• EXERCISE
Set down exactly the lines of the records from the top to the line containing "of wire (%) |"; include both.

• Stored data
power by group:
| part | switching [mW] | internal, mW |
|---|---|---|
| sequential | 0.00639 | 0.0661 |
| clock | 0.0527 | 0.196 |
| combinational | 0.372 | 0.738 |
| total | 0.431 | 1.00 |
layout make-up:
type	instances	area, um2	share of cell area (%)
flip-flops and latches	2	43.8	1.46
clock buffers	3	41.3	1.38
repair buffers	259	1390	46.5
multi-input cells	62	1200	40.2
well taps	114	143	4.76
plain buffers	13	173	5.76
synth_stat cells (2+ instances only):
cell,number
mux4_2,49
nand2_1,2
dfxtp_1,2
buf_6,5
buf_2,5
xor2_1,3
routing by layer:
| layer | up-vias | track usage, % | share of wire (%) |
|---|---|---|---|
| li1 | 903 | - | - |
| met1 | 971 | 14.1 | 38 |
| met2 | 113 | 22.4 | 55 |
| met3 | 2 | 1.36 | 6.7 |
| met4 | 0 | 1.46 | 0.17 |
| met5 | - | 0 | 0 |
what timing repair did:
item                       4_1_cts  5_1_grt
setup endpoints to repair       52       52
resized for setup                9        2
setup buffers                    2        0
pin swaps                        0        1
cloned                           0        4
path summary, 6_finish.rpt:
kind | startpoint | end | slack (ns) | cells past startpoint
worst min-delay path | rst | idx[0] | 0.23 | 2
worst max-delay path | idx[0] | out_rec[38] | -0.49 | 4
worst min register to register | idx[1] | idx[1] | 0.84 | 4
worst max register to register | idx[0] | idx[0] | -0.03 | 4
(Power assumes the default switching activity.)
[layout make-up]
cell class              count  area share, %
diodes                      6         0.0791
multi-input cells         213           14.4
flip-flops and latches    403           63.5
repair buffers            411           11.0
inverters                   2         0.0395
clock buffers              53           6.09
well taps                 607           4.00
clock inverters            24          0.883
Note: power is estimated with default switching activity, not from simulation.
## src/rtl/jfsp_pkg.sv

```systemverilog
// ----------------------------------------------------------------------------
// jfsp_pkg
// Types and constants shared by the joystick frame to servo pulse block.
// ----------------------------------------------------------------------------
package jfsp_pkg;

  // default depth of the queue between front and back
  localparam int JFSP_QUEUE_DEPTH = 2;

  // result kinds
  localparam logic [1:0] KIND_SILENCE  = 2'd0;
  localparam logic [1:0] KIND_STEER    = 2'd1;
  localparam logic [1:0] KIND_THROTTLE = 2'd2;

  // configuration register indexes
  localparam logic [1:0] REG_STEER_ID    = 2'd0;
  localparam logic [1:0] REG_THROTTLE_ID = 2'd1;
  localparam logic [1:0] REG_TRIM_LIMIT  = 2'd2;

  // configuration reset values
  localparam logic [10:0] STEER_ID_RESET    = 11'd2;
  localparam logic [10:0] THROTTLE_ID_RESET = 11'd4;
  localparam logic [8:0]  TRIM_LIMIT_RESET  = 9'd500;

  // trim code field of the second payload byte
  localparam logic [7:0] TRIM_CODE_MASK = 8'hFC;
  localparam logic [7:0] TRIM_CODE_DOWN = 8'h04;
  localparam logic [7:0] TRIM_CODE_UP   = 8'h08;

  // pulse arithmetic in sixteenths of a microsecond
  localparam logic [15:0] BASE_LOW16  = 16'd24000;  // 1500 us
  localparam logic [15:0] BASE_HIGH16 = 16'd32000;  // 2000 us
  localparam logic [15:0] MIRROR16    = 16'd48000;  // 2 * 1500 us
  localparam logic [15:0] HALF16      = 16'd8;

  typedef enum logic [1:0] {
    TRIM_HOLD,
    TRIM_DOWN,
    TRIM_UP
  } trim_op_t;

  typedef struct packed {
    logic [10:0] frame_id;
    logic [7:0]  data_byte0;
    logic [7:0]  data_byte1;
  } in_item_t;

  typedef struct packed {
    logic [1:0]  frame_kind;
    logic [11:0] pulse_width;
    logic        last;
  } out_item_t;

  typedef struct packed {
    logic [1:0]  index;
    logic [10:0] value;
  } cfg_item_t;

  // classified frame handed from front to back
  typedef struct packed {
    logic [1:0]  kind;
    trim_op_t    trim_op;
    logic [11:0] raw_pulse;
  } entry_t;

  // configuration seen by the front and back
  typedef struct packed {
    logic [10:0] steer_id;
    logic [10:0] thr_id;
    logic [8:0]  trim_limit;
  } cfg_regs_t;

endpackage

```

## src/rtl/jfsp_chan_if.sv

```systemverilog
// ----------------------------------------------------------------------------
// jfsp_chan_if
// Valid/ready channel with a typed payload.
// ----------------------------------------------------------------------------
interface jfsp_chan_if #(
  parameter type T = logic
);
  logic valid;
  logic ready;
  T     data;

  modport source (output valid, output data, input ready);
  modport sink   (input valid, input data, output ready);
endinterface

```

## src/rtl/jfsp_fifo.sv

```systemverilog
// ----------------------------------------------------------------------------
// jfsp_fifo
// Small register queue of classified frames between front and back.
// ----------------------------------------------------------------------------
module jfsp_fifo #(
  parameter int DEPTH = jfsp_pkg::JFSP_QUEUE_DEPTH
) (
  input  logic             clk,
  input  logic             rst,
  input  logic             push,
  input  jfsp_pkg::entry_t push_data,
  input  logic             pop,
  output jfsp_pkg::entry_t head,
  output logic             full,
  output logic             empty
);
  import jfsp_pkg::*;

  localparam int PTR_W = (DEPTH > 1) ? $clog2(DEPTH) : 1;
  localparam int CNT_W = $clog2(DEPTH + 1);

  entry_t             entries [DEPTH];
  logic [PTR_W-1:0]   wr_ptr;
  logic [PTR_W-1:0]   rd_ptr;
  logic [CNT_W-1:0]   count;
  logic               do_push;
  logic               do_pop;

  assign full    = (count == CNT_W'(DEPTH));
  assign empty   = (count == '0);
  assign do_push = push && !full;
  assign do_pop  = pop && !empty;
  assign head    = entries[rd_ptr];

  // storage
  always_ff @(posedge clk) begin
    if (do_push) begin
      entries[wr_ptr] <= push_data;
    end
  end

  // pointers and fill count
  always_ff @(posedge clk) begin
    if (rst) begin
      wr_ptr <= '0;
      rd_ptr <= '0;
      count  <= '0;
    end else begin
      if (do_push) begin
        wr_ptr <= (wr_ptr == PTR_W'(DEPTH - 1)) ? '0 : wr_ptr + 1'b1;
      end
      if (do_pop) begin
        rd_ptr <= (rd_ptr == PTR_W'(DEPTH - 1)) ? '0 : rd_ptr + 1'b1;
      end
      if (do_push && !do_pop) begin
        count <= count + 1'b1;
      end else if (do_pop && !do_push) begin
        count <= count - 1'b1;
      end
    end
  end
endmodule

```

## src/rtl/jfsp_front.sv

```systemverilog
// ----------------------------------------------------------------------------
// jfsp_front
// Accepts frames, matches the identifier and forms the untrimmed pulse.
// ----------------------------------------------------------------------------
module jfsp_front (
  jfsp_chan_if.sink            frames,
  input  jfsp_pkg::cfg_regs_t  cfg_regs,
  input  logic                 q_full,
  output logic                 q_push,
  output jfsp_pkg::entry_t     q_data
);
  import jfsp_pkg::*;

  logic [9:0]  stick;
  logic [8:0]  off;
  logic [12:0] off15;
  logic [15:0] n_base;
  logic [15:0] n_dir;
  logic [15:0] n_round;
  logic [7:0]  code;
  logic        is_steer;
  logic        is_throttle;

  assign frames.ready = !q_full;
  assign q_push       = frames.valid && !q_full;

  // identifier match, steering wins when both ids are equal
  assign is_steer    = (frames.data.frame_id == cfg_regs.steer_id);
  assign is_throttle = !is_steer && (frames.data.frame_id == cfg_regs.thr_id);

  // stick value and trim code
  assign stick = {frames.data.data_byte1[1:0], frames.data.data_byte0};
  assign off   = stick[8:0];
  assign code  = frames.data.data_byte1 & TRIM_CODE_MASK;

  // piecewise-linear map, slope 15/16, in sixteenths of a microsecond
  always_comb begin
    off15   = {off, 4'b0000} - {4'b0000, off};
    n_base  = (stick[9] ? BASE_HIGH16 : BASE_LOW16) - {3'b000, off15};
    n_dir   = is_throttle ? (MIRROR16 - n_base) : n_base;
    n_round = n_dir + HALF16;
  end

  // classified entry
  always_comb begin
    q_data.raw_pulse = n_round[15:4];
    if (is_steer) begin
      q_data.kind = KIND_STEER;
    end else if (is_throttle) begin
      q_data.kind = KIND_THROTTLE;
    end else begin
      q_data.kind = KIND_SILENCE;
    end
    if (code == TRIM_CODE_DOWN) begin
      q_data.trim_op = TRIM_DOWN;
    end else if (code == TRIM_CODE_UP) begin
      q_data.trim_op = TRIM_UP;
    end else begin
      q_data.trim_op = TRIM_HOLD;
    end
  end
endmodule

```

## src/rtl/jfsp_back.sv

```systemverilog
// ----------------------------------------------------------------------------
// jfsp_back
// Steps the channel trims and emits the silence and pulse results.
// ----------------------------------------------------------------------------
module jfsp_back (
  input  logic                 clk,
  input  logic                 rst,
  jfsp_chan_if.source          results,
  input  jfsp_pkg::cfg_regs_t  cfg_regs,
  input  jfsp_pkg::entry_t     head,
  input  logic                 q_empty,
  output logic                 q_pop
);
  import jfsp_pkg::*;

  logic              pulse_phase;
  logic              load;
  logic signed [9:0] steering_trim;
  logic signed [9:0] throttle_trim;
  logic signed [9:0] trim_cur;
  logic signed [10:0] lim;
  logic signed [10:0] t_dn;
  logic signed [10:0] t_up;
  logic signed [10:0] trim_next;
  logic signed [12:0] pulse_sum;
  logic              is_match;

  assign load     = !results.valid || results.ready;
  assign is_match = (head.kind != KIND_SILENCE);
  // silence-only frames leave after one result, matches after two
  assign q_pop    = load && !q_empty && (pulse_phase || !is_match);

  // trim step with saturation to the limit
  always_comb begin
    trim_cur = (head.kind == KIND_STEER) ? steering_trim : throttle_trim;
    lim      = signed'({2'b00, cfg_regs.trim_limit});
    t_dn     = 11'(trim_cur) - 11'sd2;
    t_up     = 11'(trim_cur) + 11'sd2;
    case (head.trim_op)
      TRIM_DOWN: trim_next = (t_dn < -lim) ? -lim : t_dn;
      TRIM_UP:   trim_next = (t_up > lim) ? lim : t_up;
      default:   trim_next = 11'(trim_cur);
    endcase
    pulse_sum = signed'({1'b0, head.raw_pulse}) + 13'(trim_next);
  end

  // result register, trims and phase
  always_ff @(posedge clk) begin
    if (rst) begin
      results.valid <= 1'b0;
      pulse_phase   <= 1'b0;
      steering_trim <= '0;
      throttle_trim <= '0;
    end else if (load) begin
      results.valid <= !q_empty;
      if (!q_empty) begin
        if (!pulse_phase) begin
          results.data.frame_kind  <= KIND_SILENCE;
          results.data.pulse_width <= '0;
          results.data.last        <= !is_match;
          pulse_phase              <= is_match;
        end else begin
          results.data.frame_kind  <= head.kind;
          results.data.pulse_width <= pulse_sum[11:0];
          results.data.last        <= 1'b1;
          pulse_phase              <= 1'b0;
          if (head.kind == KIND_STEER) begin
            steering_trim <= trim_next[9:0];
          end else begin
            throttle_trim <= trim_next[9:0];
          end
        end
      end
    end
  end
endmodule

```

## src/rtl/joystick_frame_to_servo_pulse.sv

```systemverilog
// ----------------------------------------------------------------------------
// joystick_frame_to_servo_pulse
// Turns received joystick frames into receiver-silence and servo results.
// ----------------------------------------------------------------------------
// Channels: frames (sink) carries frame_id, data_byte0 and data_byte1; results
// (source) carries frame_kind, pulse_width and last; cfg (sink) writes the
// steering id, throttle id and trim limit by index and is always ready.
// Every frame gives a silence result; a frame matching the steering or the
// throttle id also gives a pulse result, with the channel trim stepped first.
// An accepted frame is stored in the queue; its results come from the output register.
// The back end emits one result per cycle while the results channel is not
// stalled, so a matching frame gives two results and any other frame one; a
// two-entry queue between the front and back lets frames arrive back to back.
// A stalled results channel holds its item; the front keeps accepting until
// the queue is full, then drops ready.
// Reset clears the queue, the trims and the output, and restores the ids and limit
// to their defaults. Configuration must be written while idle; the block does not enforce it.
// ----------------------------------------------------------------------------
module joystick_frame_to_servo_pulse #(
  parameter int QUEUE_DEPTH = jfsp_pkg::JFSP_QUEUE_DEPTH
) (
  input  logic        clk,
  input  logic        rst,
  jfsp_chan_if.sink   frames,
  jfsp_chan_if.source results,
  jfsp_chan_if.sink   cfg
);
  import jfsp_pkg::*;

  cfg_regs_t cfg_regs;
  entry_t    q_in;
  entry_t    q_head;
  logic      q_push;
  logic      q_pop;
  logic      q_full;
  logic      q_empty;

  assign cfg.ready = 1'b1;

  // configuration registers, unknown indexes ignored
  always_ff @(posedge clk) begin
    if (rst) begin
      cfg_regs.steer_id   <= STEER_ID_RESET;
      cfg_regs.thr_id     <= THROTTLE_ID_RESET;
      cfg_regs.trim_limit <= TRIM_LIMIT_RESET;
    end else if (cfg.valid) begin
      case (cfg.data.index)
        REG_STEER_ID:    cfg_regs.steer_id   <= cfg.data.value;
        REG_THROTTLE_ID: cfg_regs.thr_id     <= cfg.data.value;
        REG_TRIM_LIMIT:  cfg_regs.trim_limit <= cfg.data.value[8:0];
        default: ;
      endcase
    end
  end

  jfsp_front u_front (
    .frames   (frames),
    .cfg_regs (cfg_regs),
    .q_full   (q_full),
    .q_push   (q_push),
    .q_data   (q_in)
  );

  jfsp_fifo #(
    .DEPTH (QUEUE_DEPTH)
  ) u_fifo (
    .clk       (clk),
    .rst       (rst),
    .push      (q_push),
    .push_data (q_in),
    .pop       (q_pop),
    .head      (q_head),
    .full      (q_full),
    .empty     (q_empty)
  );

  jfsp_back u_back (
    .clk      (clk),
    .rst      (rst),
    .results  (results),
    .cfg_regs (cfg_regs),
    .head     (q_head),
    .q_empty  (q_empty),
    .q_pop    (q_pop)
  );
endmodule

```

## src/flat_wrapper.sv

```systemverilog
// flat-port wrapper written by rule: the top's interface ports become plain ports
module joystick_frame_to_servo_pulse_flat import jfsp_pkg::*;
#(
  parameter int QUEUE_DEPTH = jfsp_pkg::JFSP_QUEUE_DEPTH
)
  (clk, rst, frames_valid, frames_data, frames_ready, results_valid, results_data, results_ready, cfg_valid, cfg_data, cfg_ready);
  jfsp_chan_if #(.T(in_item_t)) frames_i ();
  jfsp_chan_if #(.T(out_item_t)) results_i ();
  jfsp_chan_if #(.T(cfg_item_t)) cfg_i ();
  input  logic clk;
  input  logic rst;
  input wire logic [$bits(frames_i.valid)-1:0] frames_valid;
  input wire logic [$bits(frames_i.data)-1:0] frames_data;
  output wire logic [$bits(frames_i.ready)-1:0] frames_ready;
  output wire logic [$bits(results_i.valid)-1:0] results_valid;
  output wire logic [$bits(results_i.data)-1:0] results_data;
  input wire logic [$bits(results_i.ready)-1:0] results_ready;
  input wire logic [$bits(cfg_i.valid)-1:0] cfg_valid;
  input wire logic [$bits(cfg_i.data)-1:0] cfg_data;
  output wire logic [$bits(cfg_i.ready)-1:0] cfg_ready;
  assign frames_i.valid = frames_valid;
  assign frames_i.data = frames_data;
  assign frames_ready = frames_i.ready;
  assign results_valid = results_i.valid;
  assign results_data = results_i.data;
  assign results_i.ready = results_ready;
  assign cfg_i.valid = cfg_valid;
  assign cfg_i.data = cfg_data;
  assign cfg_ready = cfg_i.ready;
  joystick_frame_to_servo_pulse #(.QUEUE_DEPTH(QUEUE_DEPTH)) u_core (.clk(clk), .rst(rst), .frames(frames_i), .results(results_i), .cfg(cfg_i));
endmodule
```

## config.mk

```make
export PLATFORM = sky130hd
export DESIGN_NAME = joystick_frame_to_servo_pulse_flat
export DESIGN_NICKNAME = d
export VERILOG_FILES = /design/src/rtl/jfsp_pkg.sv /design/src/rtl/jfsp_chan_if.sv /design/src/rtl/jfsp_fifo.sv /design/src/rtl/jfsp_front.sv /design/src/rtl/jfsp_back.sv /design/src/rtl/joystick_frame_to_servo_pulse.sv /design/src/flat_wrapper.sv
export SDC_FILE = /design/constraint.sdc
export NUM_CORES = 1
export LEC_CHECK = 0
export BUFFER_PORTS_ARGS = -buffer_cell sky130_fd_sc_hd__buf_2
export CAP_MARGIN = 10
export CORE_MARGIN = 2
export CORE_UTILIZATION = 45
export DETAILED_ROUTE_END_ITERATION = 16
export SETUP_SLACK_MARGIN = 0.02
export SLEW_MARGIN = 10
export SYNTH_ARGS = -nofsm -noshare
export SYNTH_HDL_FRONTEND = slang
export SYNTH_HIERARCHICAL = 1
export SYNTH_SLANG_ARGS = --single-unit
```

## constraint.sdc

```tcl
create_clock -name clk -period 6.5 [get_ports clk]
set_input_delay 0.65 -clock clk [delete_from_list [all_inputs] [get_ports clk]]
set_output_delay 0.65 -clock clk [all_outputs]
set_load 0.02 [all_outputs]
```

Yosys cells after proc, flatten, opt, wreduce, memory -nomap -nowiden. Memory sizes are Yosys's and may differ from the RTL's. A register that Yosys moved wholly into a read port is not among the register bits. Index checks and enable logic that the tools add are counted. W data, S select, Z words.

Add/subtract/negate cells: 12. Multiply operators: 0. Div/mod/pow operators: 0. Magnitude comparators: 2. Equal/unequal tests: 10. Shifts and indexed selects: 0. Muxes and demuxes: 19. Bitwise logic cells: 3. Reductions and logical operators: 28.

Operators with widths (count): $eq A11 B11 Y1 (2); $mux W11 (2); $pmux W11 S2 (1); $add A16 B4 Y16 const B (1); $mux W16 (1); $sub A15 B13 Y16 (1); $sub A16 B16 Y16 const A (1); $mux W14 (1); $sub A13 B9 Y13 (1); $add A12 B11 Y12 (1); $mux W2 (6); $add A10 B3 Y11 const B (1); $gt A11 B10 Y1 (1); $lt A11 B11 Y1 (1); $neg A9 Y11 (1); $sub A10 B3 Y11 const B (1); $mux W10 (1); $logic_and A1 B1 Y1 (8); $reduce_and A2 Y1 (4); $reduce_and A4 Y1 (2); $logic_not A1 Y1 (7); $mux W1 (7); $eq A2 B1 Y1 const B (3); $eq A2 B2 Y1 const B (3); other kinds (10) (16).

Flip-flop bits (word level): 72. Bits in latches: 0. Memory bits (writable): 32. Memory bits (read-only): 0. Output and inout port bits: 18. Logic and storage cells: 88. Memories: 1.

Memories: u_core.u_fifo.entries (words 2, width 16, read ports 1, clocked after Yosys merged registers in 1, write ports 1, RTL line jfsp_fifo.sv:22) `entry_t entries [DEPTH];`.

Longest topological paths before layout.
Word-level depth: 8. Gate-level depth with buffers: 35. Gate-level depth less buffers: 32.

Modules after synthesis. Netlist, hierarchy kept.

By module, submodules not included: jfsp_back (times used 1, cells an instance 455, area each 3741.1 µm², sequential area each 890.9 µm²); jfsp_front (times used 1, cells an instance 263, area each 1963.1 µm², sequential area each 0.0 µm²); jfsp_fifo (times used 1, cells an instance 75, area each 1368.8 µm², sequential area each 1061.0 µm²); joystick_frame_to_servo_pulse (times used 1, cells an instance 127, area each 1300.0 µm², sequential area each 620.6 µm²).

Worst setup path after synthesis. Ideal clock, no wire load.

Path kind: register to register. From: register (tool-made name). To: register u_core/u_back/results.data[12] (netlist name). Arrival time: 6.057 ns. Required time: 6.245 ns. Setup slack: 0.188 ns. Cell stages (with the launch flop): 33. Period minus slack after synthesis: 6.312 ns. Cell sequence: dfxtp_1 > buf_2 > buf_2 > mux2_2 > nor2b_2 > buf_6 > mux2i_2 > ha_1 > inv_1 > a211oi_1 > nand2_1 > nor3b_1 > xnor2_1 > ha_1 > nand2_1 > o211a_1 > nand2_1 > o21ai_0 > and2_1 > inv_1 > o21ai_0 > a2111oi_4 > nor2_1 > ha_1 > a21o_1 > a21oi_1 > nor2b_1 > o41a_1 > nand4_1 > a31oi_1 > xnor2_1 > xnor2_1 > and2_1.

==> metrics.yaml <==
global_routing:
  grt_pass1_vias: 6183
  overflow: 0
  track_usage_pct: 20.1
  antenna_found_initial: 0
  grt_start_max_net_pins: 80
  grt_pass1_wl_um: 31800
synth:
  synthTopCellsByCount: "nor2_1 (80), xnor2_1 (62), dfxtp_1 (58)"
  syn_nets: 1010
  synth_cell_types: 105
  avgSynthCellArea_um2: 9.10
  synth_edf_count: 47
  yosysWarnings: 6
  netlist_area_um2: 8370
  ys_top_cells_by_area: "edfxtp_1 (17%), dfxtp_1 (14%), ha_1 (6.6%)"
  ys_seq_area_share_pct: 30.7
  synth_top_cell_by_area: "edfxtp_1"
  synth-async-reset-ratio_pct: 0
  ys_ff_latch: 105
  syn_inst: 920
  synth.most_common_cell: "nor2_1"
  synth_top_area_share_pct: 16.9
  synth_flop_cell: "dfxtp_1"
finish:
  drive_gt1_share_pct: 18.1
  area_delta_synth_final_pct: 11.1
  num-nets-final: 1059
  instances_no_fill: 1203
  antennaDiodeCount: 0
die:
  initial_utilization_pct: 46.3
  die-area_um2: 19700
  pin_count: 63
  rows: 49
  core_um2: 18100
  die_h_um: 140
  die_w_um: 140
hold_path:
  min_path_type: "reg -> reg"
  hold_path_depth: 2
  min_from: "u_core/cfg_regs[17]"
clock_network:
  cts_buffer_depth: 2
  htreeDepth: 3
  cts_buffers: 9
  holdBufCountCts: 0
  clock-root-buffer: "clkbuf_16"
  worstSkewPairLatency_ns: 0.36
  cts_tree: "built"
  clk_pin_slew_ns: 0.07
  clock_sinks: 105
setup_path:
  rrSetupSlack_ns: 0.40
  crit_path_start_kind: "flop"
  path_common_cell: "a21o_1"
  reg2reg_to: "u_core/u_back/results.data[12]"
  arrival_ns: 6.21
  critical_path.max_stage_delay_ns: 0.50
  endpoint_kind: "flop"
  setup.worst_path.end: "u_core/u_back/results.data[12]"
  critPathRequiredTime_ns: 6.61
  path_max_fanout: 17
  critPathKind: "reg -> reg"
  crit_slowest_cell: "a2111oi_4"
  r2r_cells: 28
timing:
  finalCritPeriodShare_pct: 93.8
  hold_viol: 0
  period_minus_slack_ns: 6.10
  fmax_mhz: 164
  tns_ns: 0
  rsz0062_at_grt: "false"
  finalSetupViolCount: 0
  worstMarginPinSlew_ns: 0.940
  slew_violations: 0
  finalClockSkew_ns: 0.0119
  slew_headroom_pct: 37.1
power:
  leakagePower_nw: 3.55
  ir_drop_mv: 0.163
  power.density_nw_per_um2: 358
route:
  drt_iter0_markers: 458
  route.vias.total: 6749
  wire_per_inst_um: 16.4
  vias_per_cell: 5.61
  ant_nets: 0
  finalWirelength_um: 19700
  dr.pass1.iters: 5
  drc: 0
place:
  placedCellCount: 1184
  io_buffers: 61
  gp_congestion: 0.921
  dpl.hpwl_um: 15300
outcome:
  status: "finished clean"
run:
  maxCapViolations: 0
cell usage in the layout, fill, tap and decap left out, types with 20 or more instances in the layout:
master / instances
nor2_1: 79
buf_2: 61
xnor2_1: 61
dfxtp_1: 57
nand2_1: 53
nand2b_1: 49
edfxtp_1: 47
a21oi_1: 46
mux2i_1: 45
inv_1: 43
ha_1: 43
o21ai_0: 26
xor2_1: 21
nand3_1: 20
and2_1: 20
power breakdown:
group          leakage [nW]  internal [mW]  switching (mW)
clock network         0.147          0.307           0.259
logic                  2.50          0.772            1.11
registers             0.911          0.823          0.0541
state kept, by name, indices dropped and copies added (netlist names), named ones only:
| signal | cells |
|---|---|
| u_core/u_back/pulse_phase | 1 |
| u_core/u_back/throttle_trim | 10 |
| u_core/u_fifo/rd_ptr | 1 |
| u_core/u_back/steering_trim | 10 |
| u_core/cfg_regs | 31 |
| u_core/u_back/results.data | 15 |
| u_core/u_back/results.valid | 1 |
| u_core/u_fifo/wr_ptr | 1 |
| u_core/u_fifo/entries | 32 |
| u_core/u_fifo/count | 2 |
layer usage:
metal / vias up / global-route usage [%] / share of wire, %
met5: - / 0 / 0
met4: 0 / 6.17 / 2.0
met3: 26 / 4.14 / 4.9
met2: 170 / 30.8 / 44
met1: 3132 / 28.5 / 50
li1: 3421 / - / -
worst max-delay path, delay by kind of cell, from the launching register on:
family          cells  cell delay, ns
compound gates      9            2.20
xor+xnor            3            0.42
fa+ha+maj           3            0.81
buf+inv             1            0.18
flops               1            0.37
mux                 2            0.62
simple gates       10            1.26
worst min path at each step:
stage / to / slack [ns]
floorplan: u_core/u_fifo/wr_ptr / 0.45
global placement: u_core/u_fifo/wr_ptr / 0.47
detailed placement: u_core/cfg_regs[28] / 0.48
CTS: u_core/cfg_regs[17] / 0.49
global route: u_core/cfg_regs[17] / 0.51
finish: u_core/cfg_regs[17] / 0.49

• SOLUTION FOR THIS PROBLEM
power by group:
| part | switching [mW] | internal, mW |
|---|---|---|
| sequential | 0.00639 | 0.0661 |
| clock | 0.0527 | 0.196 |
| combinational | 0.372 | 0.738 |
| total | 0.431 | 1.00 |
layout make-up:
type	instances	area, um2	share of cell area (%)
flip-flops and latches	2	43.8	1.46
clock buffers	3	41.3	1.38
repair buffers	259	1390	46.5
multi-input cells	62	1200	40.2
well taps	114	143	4.76
plain buffers	13	173	5.76
synth_stat cells (2+ instances only):
cell,number
mux4_2,49
nand2_1,2
dfxtp_1,2
buf_6,5
buf_2,5
xor2_1,3
routing by layer:
| layer | up-vias | track usage, % | share of wire (%) |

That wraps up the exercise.